Para ilustrar el Jornal de hoy de ayer hemos plagiado Abandono de cuerpos, de Leonardo Giovannini, obra que hace referencia al texto del mismo título de James Ellroy, incluido en el volumen Ola de crímenes (como se sabe, Ellroy es el autor vivo que más se parece al diarista; al menos, cuando aquel escribe no-ficción). Abandono de cuerpos es un metatexto: habla de Mis rincones oscuros, aunque aquí deja de lado otros aspectos autobiográficos y se centra en la investigación de Ellroy para descubrir al asesino de su madre. Geneva Hilliker Ellroy fue asesinada en 1958. Ellroy emprendió la investigación en 1994, ayudado por el policía retirado Bill Stoner; la escena de Ellroy revisando el expediente de la investigación con Stoner no es muy diferente de la del diarista junto a Margarita.

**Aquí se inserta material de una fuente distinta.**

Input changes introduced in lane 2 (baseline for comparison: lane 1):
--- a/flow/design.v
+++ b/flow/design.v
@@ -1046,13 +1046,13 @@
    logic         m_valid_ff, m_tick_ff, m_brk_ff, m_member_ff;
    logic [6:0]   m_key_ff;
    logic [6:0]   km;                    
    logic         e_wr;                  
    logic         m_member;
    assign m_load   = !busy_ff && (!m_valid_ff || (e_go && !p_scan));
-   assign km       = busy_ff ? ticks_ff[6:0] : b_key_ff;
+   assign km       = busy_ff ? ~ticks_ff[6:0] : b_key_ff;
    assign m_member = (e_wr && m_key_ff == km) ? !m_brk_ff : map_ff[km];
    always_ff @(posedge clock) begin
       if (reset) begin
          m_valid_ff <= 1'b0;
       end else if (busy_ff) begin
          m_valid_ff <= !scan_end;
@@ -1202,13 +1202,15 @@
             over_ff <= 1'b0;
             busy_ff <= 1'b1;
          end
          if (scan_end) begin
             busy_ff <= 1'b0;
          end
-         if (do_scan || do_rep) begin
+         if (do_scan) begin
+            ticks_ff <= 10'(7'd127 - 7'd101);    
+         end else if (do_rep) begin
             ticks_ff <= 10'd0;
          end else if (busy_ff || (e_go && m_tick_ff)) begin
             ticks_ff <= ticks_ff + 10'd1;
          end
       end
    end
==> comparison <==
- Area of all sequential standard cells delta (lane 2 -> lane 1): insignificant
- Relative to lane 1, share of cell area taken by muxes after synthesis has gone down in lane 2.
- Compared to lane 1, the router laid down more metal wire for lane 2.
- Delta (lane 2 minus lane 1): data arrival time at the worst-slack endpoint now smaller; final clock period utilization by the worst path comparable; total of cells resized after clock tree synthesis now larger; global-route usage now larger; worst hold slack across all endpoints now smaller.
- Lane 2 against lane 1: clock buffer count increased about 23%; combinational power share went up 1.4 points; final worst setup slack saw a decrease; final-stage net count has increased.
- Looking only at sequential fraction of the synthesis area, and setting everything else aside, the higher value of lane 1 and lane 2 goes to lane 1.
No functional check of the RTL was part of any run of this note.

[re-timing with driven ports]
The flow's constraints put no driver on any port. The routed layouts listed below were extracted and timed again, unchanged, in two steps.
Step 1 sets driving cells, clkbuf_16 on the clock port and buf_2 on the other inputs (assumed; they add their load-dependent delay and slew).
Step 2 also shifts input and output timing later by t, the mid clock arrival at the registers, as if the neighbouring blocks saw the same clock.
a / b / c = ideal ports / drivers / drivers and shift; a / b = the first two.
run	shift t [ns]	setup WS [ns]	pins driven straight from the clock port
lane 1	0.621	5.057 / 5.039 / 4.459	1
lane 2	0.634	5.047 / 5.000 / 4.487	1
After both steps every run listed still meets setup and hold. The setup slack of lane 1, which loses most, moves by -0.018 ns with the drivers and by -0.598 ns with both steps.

En nuestra versión, el diarista escribe frente al portal 18-22 de la calle Robí. Hemos cambiado algunos elementos del original: el fondo y el protagonista (la verdad es que solo han quedado las manos y la libreta, ¡pero en el original había un hombre escribiendo, así que cumplimos el contrato!). El diarista piensa: nadie sabe. Ahora bien, es evidente que alguien sabe, aunque sea un nadie: el asesino. Saber es su condena. Por lo tanto, no hay que descartar que confiese para librarse de ella. Pero no lo hará, porque es una condena suave comparada con la cárcel y la vergüenza. Paradójicamente, por eso duele.
(Terminado el lunes, veintinueve de diciembre, la rehostia de tarde.)